Stored data entries:

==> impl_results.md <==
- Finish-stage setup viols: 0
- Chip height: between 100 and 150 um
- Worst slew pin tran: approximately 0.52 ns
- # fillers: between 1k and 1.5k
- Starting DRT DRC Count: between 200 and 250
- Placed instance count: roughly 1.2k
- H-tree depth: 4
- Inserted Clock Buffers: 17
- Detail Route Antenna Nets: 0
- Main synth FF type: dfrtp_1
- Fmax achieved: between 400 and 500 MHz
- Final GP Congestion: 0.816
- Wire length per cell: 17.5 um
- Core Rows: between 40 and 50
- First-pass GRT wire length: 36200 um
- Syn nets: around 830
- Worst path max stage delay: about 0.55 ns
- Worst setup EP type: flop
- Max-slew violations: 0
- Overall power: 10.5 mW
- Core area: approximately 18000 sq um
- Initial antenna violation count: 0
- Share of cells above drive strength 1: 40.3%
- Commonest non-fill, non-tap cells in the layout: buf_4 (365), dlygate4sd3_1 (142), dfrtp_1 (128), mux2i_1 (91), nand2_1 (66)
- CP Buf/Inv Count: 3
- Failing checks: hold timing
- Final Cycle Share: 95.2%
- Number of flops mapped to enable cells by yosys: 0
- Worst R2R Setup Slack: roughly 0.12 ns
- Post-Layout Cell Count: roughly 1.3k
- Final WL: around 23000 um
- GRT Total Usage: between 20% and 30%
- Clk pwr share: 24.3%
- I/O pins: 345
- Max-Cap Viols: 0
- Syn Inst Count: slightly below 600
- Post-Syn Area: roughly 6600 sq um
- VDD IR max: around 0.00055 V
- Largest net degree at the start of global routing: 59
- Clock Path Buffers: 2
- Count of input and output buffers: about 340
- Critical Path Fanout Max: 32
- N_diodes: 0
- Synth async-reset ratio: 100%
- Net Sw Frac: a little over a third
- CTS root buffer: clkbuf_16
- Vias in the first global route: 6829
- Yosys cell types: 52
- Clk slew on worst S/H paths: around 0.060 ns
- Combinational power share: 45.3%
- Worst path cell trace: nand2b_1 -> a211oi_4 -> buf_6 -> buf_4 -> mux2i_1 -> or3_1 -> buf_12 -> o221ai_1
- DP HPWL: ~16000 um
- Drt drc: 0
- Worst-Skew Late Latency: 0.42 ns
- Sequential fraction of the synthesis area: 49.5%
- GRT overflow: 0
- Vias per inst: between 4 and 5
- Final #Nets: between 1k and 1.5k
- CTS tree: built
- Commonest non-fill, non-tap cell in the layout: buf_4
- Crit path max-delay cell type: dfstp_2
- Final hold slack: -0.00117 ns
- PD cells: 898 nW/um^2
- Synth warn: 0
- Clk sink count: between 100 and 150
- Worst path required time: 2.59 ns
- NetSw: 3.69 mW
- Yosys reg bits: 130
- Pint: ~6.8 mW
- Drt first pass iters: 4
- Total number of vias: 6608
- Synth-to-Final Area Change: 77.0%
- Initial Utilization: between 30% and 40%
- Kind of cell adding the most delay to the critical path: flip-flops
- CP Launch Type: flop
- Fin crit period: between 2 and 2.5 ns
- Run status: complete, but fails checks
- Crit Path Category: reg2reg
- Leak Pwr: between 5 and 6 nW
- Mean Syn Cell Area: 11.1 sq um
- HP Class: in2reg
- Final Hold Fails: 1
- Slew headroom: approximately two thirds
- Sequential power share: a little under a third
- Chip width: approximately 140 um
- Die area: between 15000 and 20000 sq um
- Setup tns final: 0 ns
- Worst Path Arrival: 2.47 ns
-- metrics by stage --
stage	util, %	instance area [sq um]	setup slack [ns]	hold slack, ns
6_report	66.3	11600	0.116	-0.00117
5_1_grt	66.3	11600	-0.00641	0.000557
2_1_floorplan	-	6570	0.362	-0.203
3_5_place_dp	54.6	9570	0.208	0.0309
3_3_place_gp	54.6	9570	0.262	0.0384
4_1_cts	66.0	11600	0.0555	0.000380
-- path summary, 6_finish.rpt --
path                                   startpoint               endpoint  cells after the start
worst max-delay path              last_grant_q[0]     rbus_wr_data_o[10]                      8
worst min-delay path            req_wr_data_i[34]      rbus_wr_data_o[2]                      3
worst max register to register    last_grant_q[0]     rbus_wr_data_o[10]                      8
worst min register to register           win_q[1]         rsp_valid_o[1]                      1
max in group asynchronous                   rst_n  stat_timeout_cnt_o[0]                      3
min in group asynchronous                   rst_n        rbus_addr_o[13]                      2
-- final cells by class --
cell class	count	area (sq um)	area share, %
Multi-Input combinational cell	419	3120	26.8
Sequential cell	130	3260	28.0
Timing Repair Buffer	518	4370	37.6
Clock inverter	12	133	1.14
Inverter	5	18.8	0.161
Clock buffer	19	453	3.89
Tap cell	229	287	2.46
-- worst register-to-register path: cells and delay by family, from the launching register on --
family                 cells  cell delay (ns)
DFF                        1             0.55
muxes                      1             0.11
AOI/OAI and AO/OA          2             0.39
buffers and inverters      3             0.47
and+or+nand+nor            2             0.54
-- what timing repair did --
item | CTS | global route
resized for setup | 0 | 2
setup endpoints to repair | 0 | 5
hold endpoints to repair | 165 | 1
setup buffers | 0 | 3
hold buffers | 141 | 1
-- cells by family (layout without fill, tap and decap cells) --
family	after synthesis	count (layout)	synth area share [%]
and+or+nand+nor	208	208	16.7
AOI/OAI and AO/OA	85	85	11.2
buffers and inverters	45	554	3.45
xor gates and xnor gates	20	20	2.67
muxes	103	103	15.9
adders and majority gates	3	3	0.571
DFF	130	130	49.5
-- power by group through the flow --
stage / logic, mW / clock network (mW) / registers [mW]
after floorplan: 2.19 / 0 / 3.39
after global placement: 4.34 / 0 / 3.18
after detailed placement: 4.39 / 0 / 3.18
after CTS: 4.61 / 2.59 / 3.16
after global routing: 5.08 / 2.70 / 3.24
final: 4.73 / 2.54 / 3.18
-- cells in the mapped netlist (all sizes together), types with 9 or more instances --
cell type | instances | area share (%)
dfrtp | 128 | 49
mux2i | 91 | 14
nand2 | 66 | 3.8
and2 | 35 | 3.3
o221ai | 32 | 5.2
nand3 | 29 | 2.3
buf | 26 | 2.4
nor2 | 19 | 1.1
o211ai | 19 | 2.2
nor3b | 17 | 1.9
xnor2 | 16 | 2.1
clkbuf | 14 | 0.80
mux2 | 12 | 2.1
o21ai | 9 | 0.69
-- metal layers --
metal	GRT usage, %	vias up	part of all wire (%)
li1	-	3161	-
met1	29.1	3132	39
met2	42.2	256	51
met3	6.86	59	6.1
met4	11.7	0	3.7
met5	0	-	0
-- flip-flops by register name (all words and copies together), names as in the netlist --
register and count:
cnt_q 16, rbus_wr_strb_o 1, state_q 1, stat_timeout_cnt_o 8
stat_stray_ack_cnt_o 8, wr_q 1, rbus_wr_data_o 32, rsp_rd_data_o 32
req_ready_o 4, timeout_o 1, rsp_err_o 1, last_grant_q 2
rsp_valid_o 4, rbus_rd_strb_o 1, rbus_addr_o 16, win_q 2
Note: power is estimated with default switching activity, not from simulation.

What the task requires
Copy the lines above exactly. Start with the line containing "cnt_q 16, rbus_wr_strb_o", end with the line containing "rsp_valid_o 4, rbus_rd_strb_o", and include both.

Response
cnt_q 16, rbus_wr_strb_o 1, state_q 1, stat_timeout_cnt_o 8
stat_stray_ack_cnt_o 8, wr_q 1, rbus_wr_data_o 32, rsp_rd_data_o 32
req_ready_o 4, timeout_o 1, rsp_err_o 1, last_grant_q 2
rsp_valid_o 4, rbus_rd_strb_o 1, rbus_addr_o 16, win_q 2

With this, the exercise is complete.